A. Spain. I dwell in Spain. And at Douai in the English College. These are my dwellings. What more can I say?

Now came a pause with the single word
Water
in Column 3.

Then at 10.00 a.m. the process resumed.

Q. When did you come to England?

A. In the prime of 1588.

Q. Where have you stayed in England?

A. Nowhere. In fields in ditches in sheds.

Now the torture was renewed till finally an answer was given in the form of an address in Gray’s Inn Fields in London which for a brief moment satisfied the interrogator.

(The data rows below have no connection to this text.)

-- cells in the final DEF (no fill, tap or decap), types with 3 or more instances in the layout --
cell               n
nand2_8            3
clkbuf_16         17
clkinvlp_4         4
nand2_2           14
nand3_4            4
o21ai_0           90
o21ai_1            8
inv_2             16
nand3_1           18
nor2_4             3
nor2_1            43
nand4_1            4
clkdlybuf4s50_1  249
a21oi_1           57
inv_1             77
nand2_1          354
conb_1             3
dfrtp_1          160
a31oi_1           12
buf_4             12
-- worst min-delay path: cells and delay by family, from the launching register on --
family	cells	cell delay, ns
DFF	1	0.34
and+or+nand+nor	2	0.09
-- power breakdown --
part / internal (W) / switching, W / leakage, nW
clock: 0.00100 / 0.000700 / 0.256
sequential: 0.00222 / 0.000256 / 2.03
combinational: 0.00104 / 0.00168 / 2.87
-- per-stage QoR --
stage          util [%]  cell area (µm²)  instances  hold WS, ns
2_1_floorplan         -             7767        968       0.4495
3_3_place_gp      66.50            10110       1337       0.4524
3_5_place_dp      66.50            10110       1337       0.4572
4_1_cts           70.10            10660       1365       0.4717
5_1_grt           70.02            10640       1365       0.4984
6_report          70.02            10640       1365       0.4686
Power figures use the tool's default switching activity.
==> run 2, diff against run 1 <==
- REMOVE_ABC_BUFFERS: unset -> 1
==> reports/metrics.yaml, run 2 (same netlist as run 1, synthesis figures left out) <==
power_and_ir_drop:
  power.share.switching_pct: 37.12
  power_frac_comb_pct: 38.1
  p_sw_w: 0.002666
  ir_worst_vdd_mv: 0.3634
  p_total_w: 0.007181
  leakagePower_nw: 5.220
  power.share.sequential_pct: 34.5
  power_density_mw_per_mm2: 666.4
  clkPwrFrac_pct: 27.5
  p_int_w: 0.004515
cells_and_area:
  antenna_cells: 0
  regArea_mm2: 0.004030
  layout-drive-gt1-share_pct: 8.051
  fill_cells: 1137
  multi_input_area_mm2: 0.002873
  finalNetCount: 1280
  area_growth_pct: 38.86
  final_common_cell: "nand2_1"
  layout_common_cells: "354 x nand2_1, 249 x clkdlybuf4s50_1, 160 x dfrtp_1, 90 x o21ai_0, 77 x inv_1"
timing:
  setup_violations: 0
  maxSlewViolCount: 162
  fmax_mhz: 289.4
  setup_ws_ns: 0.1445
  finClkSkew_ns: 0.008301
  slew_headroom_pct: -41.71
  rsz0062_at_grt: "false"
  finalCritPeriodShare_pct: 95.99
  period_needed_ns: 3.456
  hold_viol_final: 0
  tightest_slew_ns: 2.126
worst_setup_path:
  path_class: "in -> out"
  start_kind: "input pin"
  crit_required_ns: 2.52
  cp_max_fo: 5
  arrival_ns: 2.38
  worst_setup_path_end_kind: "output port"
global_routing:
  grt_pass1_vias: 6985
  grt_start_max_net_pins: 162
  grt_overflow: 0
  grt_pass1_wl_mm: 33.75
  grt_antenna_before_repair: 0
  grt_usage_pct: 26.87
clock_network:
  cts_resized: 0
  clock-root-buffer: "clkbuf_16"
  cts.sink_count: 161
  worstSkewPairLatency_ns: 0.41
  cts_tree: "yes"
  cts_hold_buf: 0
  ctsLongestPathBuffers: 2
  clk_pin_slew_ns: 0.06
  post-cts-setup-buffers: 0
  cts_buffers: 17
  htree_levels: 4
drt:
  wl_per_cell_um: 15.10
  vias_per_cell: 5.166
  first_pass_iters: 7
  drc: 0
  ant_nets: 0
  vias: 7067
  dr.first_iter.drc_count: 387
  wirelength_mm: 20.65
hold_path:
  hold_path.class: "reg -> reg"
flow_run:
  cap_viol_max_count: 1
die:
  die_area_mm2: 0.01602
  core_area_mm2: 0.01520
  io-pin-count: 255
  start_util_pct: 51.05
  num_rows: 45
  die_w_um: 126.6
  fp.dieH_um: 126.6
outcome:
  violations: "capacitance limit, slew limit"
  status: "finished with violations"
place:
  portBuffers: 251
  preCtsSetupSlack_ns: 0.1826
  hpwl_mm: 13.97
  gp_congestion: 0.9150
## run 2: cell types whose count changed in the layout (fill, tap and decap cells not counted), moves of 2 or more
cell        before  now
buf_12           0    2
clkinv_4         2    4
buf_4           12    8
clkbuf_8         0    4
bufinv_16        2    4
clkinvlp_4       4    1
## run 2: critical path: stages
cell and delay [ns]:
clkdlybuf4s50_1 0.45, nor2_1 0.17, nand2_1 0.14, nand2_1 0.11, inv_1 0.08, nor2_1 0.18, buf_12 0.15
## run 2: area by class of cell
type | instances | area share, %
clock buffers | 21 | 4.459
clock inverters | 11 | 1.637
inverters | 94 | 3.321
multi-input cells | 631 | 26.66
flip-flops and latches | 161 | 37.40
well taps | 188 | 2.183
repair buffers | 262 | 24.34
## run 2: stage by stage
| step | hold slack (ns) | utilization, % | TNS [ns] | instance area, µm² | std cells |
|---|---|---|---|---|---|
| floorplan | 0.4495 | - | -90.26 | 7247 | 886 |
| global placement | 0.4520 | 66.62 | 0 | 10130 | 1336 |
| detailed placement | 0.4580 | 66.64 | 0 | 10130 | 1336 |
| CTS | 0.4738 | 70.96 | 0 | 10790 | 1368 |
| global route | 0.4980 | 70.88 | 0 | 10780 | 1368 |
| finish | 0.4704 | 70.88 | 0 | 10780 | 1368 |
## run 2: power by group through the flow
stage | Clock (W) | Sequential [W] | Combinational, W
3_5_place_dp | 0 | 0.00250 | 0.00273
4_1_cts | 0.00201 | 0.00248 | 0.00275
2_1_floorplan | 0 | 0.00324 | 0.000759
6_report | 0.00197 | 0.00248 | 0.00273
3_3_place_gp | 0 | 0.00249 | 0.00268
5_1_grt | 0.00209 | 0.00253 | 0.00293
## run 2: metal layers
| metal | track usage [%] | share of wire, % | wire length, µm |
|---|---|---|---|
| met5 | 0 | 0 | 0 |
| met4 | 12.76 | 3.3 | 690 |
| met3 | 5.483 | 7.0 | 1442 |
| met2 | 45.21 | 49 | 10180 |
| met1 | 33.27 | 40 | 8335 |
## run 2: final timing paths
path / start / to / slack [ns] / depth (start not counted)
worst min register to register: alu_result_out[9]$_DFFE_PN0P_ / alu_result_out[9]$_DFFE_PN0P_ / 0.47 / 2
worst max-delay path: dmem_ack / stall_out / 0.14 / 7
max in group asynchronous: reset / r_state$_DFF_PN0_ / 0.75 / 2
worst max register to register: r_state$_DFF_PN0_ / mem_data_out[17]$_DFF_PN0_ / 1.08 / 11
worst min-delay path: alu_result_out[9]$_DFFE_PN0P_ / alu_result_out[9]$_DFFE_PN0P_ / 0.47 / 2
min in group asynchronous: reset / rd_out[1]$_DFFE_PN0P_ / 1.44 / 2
===== config.mk =====
export PLATFORM = sky130hd
export DESIGN_NAME = seq_booth_multiplier
export DESIGN_NICKNAME = d
export VERILOG_FILES = /design/src/rtl/seq_booth_multiplier.sv
export SDC_FILE = /design/constraint.sdc
export NUM_CORES = 1
export LEC_CHECK = 0
export ABC_AREA = 0
export BUFFER_PORTS_ARGS = -buffer_cell sky130_fd_sc_hd__clkbuf_2
export CAP_MARGIN = 15
export CORE_MARGIN = 4
export CORE_UTILIZATION = 29
export CTS_BUF_LIST = sky130_fd_sc_hd__clkbuf_2 sky130_fd_sc_hd__clkbuf_4 sky130_fd_sc_hd__clkbuf_8
export DETAILED_ROUTE_END_ITERATION = 16
export GPL_TIMING_DRIVEN = 0
export PLACE_DENSITY_LB_ADDON = 0.05
export REMOVE_ABC_BUFFERS = 1
export SLEW_MARGIN = 20
export SYNTH_ARGS = -nofsm -noshare
export SYNTH_HDL_FRONTEND = slang
export SYNTH_SLANG_ARGS = --single-unit

===== constraint.sdc =====
create_clock -name clk -period 5.9 [get_ports clk]
set_input_delay 0 -clock clk [delete_from_list [all_inputs] [get_ports clk]]
set_output_delay 0 -clock clk [all_outputs]
set_load 0.02 [all_outputs]

===== src/rtl/seq_booth_multiplier.sv =====
// Sequential radix-4 Booth multiplier with run-time signed/unsigned mode.
// Operands are taken through a valid/ready handshake. Two multiplier bits are
// retired per cycle. The registered 2*WIDTH-bit product is returned through
// a second valid/ready handshake.
// Optional feature macro ZERO_BYPASS_EN: when defined, a zero operand skips
// the iterations and completes on the accept edge with p = 0.
module seq_booth_multiplier #(
    parameter int WIDTH = 32
) (
    input  logic               clk,
    input  logic               rst,
    input  logic               in_valid,
    output logic               in_ready,
    input  logic [WIDTH-1:0]   a,
    input  logic [WIDTH-1:0]   b,
    input  logic               signed_mode,
    output logic               out_valid,
    input  logic               out_ready,
    output logic [2*WIDTH-1:0] p,
    output logic               busy
);

    localparam int ITER = WIDTH / 2 + 1;      // Booth iterations per operation
    localparam int CW   = $clog2(ITER + 1);   // iteration counter width
    localparam int XW   = WIDTH + 2;          // extended operand width
    localparam int AW   = WIDTH + 3;          // accumulator width (holds +-2A)

    typedef enum logic [1:0] {
        S_IDLE = 2'd0,
        S_CALC = 2'd1,
        S_DONE = 2'd2
    } state_e;

    state_e             state_q, state_d;
    logic [CW-1:0]      cnt_q, cnt_d;
    logic [XW-1:0]      mcand_q, mcand_d;
    logic [XW-1:0]      mult_q, mult_d;
    logic [AW-1:0]      acc_q, acc_d;
    logic               guard_q, guard_d;
    logic [2*WIDTH-1:0] p_q, p_d;

    logic               accept;
    logic [XW-1:0]      a_ext, b_ext;
    logic [AW-1:0]      mcand_w, pp, sum, acc_shift;
    logic [XW-1:0]      mult_shift;
    logic [2*WIDTH-1:0] product_lo;

    assign accept  = in_valid && in_ready;
    assign a_ext   = signed_mode ? {{2{a[WIDTH-1]}}, a} : {2'b00, a};
    assign b_ext   = signed_mode ? {{2{b[WIDTH-1]}}, b} : {2'b00, b};
    assign mcand_w = {mcand_q[XW-1], mcand_q};

    // Booth radix-4 recoding of the current multiplier triplet into a partial product.
    always_comb begin
        unique case ({mult_q[1:0], guard_q})
            3'b001, 3'b010: pp = mcand_w;
            3'b011:         pp = {mcand_w[AW-2:0], 1'b0};
            3'b100:         pp = -{mcand_w[AW-2:0], 1'b0};
            3'b101, 3'b110: pp = -mcand_w;
            default:        pp = '0;
        endcase
    end

    // One iteration: add, then arithmetic-shift {acc, mult, guard} right by two.
    assign sum        = acc_q + pp;
    assign acc_shift  = {{2{sum[AW-1]}}, sum[AW-1:2]};
    assign mult_shift = {sum[1:0], mult_q[XW-1:2]};
    // After the last shift the multiplier register holds the low XW product bits.
    assign product_lo = {acc_shift[WIDTH-3:0], mult_shift};

    // Next-state and datapath control for the IDLE/CALC/DONE sequence.
    always_comb begin
        // NOTE: every signal driven here gets a default first, so no path can infer a latch.
        state_d = state_q;
        cnt_d   = cnt_q;
        mcand_d = mcand_q;
        mult_d  = mult_q;
        acc_d   = acc_q;
        guard_d = guard_q;
        p_d     = p_q;
        unique case (state_q)
            S_IDLE: begin
                if (accept) begin
                    mcand_d = a_ext;
                    mult_d  = b_ext;
                    acc_d   = '0;
                    guard_d = 1'b0;
                    cnt_d   = '0;
`ifdef ZERO_BYPASS_EN
                    if (a == '0 || b == '0) begin
                        p_d     = '0;
                        state_d = S_DONE;
                    end else begin
                        state_d = S_CALC;
                    end
`else
                    state_d = S_CALC;
`endif
                end
            end
            S_CALC: begin
                acc_d   = acc_shift;
                mult_d  = mult_shift;
                guard_d = mult_q[1];
                cnt_d   = cnt_q + CW'(1);
                if (cnt_q == CW'(ITER - 1)) begin
                    p_d     = product_lo;
                    state_d = S_DONE;
                end
            end
            S_DONE: begin
                if (out_ready) begin
                    state_d = S_IDLE;
                end
            end
            default: state_d = S_IDLE;
        endcase
    end

    // State and datapath registers with synchronous active-high reset.
    always_ff @(posedge clk) begin
        // NOTE: registers use non-blocking assignments so every flop samples pre-edge values.
        if (rst) begin
            state_q <= S_IDLE;
            cnt_q   <= '0;
            mcand_q <= '0;
            mult_q  <= '0;
            acc_q   <= '0;
            guard_q <= 1'b0;
            p_q     <= '0;
        end else begin
            state_q <= state_d;
            cnt_q   <= cnt_d;
            mcand_q <= mcand_d;
            mult_q  <= mult_d;
            acc_q   <= acc_d;
            guard_q <= guard_d;
            p_q     <= p_d;
        end
    end

    assign in_ready  = (state_q == S_IDLE);
    assign out_valid = (state_q == S_DONE);
    assign busy      = (state_q != S_IDLE);
    assign p         = p_q;

endmodule


==> results of run 1 <==
## worst max-delay path by stage
stage / from / endpoint / slack, ns
5_1_grt: guard_q / acc_q[22] / 0.004
4_1_cts: guard_q / acc_q[27] / 0.25
2_1_floorplan: state_q[0] / p[56] / 0.39
3_3_place_gp: state_q[0] / p[56] / -4.68
6_report: guard_q / acc_q[22] / 0.49
3_5_place_dp: guard_q / acc_q[27] / 0.28
## layer usage
layer / up-vias / GRT usage
li1: 5027 / -
met1: 4752 / 0.240
met2: 153 / 0.284
met3: 16 / 0.0318
met4: 0 / 0.0304
met5: - / 0
## kinds of logic (layout without fill, tap and decap cells)
group                      count (synthesis)  after routing
and+or+nand+nor                          547            547
AOI/OAI and AO/OA                        389            389
DFF                                      172            172
buffers and inverters                    129            269
xor gates and xnor gates                  76             76
adders and majority gates                 38             38
muxes                                      9              9
## worst max-delay path, cell delays in order (launching register included)
cell and delay [ns]:
dfxtp_2 0.60, clkinvlp_4 0.58, nor3_1 0.95, o21ai_0 0.19, o21ai_0 0.23, fa_1 0.30
a21oi_1 0.10, nor3b_1 0.36, o21ai_0 0.37, a21oi_1 0.46, o21ai_1 0.14, a21oi_1 0.37
a21boi_1 0.19, or4_1 0.42, nand3_1 0.07
## what timing repair did
action,4_1_cts,5_1_grt
endpoints found under the hold margin,69,0
hold buffers,67,0
resized for setup,0,3
setup endpoints to repair,0,9
## state kept, by name, indices dropped and copies added (netlist names)
| name | cells |
|---|---|
| acc_q | 33 |
| mult_q | 34 |
| cnt_q | 5 |
| guard_q | 1 |
| p | 64 |
| mcand_q | 33 |
| state_q | 2 |
## metrics by stage
stage	utilization	setup TNS (ns)	power [mW]	setup WS, ns	instances
2_1_floorplan	-	0	1.63	0.386	1252
3_3_place_gp	0.320	-414.60	1.81	-4.68	1835
3_5_place_dp	0.331	0	1.83	0.279	1849
4_1_cts	0.363	0	2.77	0.252	1948
5_1_grt	0.363	0	2.88	0.00400	1948
6_report	0.363	0	2.72	0.494	1948
## synth_stat cells, types with 7 or more instances
master    count
a211oi_1     10
a21o_1        8
a21oi_1     200
a221oi_1     13
a22oi_1      36
a31oi_1      19
and2_1        7
buf_1        10
clkbuf_1     91
dfxtp_1     172
ha_1         37
inv_1        21
mux2i_1       9
nand2_1     317
nand2b_1     12
nand3_1      45
nand3b_1     11
nand4b_1      9
nor2_1       66
nor3_1       25
nor4_1       10
o21ai_0      47
or3_1         9
xnor2_1      46
xor2_1       30
## cell type report
type	instances	area (um2)	area share
Multi-Input combinational cell	1059	6100	0.498
Sequential cell	172	3450	0.281
Timing Repair Buffer	216	1680	0.137
Tap cell	448	561	0.0457
Clock buffer	19	255	0.0208
Clock inverter	13	141	0.0115
Inverter	21	82.6	0.00673
## power by group through the flow
stage,Combinational (mW),Sequential [mW],Clock (mW)
after floorplan,0.354,1.27,0
after global placement,0.519,1.29,0
after detailed placement,0.550,1.28,0
after CTS,0.588,1.26,0.929
after global routing,0.653,1.26,0.963
final,0.585,1.26,0.881
==> impl_metrics.yaml, run 1 <==
timing:
  hold_ws_ns: 0.0570
  relSlewSlack: 0.309
  hold_violations: 0
  grt_setup_unrepaired: "no"
  fin_crit_ns: 5.41
  worst_pin_slew_ns: 1.03
  skew_ns: 0.0113
  clock.fmax_mhz: 185
  setup_viol: 0
  finalMaxSlewViolations: 0
  period_share: 0.916
floorplanning:
  die_h_um: 194
  die_w_um: 194
  die_area_um2: 37500
  io_pins: 136
  core_um2: 33800
  rows: 67
  start_util: 0.296
worst_setup_path:
  crit_required_ns: 6.33
  crit_path_start_kind: "register"
  reg2regPathDepth: 14
  cp_max_fo: 23
  endpoint_kind: "register"
  ff2ff_setup_slack_ns: 0.49
  crit_type: "reg2reg"
  r2r_start: "guard_q"
  crit_arrival_ns: 5.83
  regToRegEndpoint: "acc_q[22]"
grt:
  grt_first_pass_wirelength_um: 53300
  grt_remaining_overflow: 0
  antenna_found_initial: 0
  grt_pass1_vias: 9685
  grt_max_degree: 110
  grt_usage: 0.173
placed_design:
  port_buffers: 135
  place_area_um2: 11200
  place.gp.congestion: 0.805
  place_hpwl_um: 22400
cells_and_area:
  fillCellCount: 3683
  area_delta_synth_final_pct: 22.8
  stdcell_area_um2: 12300
  final_common_cell: "nand2_1"
  drive_gt1_frac: 0.141
  n_antenna_cell: 0
  layout_common_cells: "315 x nand2_1, 200 x a21oi_1, 169 x dfxtp_1"
  fin_nets: 1594
power_and_ir_drop:
  power_density_nw_per_um2: 222
  power.net_switching_mw: 0.884
  combPwrFrac: 0.215
  p_clk_frac: 0.324
  intPower_mw: 1.84
  swShare: 0.325
  ir_worst_vdd_uv: 134
  p_leak_nw: 4.67
  pwr-share-seq: 0.462
logic_synthesis:
  yosys.area.top_type: "dfxtp_1"
  synth_top_family_by_area: "simple AND/OR/NAND/NOR gates"
  ys_types: 65
  synth_top_area_share: 0.345
  synth_mux_area_frac: 0.00902
  ys_seq_area_frac: 0.345
  synth-compound-area-share: 0.234
  syn_area_um2: 9990
  ys_seq_elements: 172
  synth_adder_area_share: 0.0483
  synthTopCellsByArea: "dfxtp_1 34%, nand2_1 12%, a21oi_1 10%, ha_1 4.6%, xnor2_1 4.0%"
  synthSimpleGateAreaFrac: 0.248
  async_flop_share: 0
  synth_top_flop_cell: "dfxtp_1"
  synthCells: 1360
  synth_edf_count: 0
  synthXorXnorAreaFrac: 0.0666
  syn_area_per_cell_um2: 7.35
  ys_warn_count: 0
route:
  route.top_layer_used: "met4"
  ant_nets: 0
  via_per_inst: 5.11
  via_count: 9948
  drt_first_pass_iters: 5
  drt_wl_total_um: 32700
  wl_met2_um: 15100
  wl_met3_um: 1070
  drtIter0Drc: 587
  wl_met1_um: 16300
  drc: 0
  wl_per_cell_um: 16.8
flow_run:
  drv_cap: 0
clock_network:
  cts_setup_buffers: 0
  htreeDepth: 4
  cts_sinks: 172
  clk_pin_slew_worst_paths_ns: 0.09
  clock-root-buffer: "clkbuf_8"
  numCtsBuffers: 17
  cts_tree: "yes"
  clk_latency_ns: 0.49
  clockBufferDepth: 2
outcome:
  status: "finished clean"
min_path:
  hold_path_class: "in2reg"
  holdPathStages: 2
  hold_start: "rst"
  hold_path_end: "p[21]"
Note: power is estimated with default switching activity, not from simulation.
==> run 2, diff against run 1 <==
--- a/config.mk
+++ b/config.mk
@@ -14,7 +14,6 @@
 export DETAILED_ROUTE_END_ITERATION = 16
 export GPL_TIMING_DRIVEN = 0
 export PLACE_DENSITY_LB_ADDON = 0.05
-export REMOVE_ABC_BUFFERS = 1
 export SLEW_MARGIN = 20
 export SYNTH_ARGS = -nofsm -noshare
 export SYNTH_HDL_FRONTEND = slang
==> run 2 against run 1 <==
Worst hold slack better by 0.10 ns. Utilization about the same. First-iteration DRC count up 20%. Fmax about the same. Combinational power up 7.9%. Critical path depth up 4. Critical endpoint is now p[61]. Highest routed layer unchanged.
==> impl_metrics.yaml, run 2 (same netlist as run 1, synthesis figures left out) <==
min_path:
  hold_start: "rst"
  hold_path_class: "in2reg"
worst_setup_path:
  crit_type: "reg2reg"
  crit_arrival_ns: 5.81
  slowest_stage: "or4_1"
  r2r_start: "mcand_q[3]"
  cp_slowest_stage_delay_ns: 0.47
  crit_required_ns: 6.30
  endpoint_kind: "register"
  path_cells: "buf_2 -> nor3_2 -> nand4b_2 -> or3_1 -> or4_1 -> nand2_1 -> xnor2_1 -> a221oi_1 -> a31oi_1 -> ha_1 -> nand2_1 -> o211ai_1 -> a21oi_1 -> o21ai_0 -> a31o_2 -> o41ai_1 -> o21ai_0 -> o311ai_0"
  cp_max_fo: 10
  startpoint: "mcand_q[3]"
  crit_path_start_kind: "register"
power_and_ir_drop:
  ir_worst_vdd_uv: 161
  swShare: 0.339
  power.net_switching_mw: 0.921
  intPower_mw: 1.80
  p_leak_nw: 4.63
  p_clk_frac: 0.312
  power_density_nw_per_um2: 221
  pwr-share-seq: 0.456
  combPwrFrac: 0.232
grt:
  grt_remaining_overflow: 0
  grt_pass1_vias: 10200
  grt_usage: 0.199
  grt_max_degree: 17
  antenna_found_initial: 0
  grt_first_pass_wirelength_um: 59300
cells_and_area:
  n_antenna_cell: 0
  seqCellArea_um2: 3440
  drive_gt1_frac: 0.118
  area_delta_synth_final_pct: 22.8
  fin_nets: 1686
  fillCellCount: 3660
  layout_common_cells: "317 x nand2_1, 200 x a21oi_1, 172 x dfxtp_1"
  multiInputGateArea_um2: 6050
  largest_reg_flops: 64
  final_common_cell: "nand2_1"
timing:
  fin_crit_ns: 5.40
  period_share: 0.916
  setup_viol: 0
  relSlewSlack: 0.188
  worst_pin_slew_ns: 1.21
  hold_ws_ns: 0.160
  tns_ns: 0
  hold_violations: 0
  clock.fmax_mhz: 185
  skew_ns: 0.0136
  grt_setup_unrepaired: "no"
  finalMaxSlewViolations: 0
route:
  wl_met1_um: 19000
  drc: 0
  wl_met3_um: 1750
  route.top_layer_used: "met4"
  via_count: 10500
  via_per_inst: 5.14
  drt_first_pass_iters: 5
  drtIter0Drc: 702
  wl_met2_um: 16600
  wl_per_cell_um: 18.6
  drt_wl_total_um: 38000
  ant_nets: 0
flow_run:
  drv_cap: 0
placed_design:
  place.gp.congestion: 0.897
  port_buffers: 134
  place_hpwl_um: 28900
floorplanning:
  start_util: 0.296
  rows: 67
  die_h_um: 194
  die_area_um2: 37500
  io_pins: 136
  die_w_um: 194
  core_um2: 33800
clock_network:
  clock-root-buffer: "clkbuf_8"
  numCtsBuffers: 17
  htreeDepth: 4
  clk_latency_ns: 0.50
  clockBufferDepth: 2
  clk_pin_slew_worst_paths_ns: 0.10
  cts_sinks: 172
  cts_tree: "yes"
outcome:
  status: "finished clean"
logic_synthesis:
  synth_fp_nets: 1467
-- run 2: cell types whose count changed in the layout (fill, tap and decap cells not counted), moves of 4 or more --
| cell | previous run | this run |
|---|---|---|
| buf_1 | 0 | 10 |
| buf_12 | 5 | 0 |
| buf_16 | 7 | 0 |
| buf_2 | 0 | 6 |
| clkbuf_1 | 0 | 90 |
| nor2_1 | 62 | 66 |
-- run 2: path summary, 6_finish.rpt --
kind / to / slack, ns / depth (start not counted)
worst min-delay path: acc_q[26] / 0.16 / 3
worst min register to register: p[44] / 0.46 / 2
worst max register to register: p[61] / 0.50 / 18
worst max-delay path: p[61] / 0.50 / 18
-- run 2: final cells by class --
cell class	instances	area share
multi-input combinational	1059	0.493
sequential	172	0.281
timing repair buffer	201	0.109
tap	448	0.0457
buffer	107	0.0339
clock buffer	20	0.0219
clock inverter	11	0.00887
inverter	21	0.00642
-- run 2: per-layer routing --
metal / global-route usage / vias to the layer above
met4: 0.0511 / 0
li1: - / 5203
met2: 0.305 / 273
met3: 0.0356 / 39
met1: 0.289 / 4956
met5: 0 / -
-- run 2: what timing repair did --
action	CTS	global route
hold buffers	67	0
endpoints found under the hold margin	69	0
resized for setup	0	2
endpoints found under the setup margin	0	2
buffers inserted	0	0
-- run 2: critical path, delay by kind of cell (launching register included) --
kind / cells / cell delay, ns
AND/OR/NAND/NOR: 6 / 1.82
AO/OA/AOI/OAI: 9 / 2.49
XOR/XNOR: 1 / 0.10
adder cells (fa/ha/maj): 1 / 0.41
flip-flops: 1 / 0.30
buffers and inverters: 1 / 0.19
-- run 2: metrics by stage --
step	power (mW)	setup slack (ns)	cells	utilization	instance area, um2
after floorplan	1.66	1.49	1360	-	9990
after global placement	1.86	0.415	1942	0.332	11200
after detailed placement	1.85	0.475	1942	0.332	11200
after CTS	2.75	0.417	2040	0.363	12300
after global routing	2.86	0.0699	2039	0.363	12300
final	2.72	0.496	2039	0.363	12300
-- run 2: power groups by stage --
| stage | combinational, mW | clock (mW) | sequential [mW] |
|---|---|---|---|
| 6_report | 0.631 | 0.849 | 1.24 |
| 5_1_grt | 0.693 | 0.927 | 1.25 |
| 4_1_cts | 0.629 | 0.885 | 1.24 |
| 3_5_place_dp | 0.591 | 0 | 1.26 |
| 3_3_place_gp | 0.594 | 0 | 1.26 |
| 2_1_floorplan | 0.404 | 0 | 1.25 |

Mig looked up. He was feeling Mrs Appledore’s fried breakfast moving uneasily in his stomach. He met Dunstan’s sympathetic gaze.

“He comes over,” said the old man, “as a most meticulous man. In preparation, in keeping records, in making physical and psychological judgments. You notice the careful note he makes of which fingers the needles are driven into. And he works only on the right hand. Father Simeon, I would guess, was, like most of our family, left-handed. Tyrwhitt would not want to maim the hand that might be needed to sign a confession.”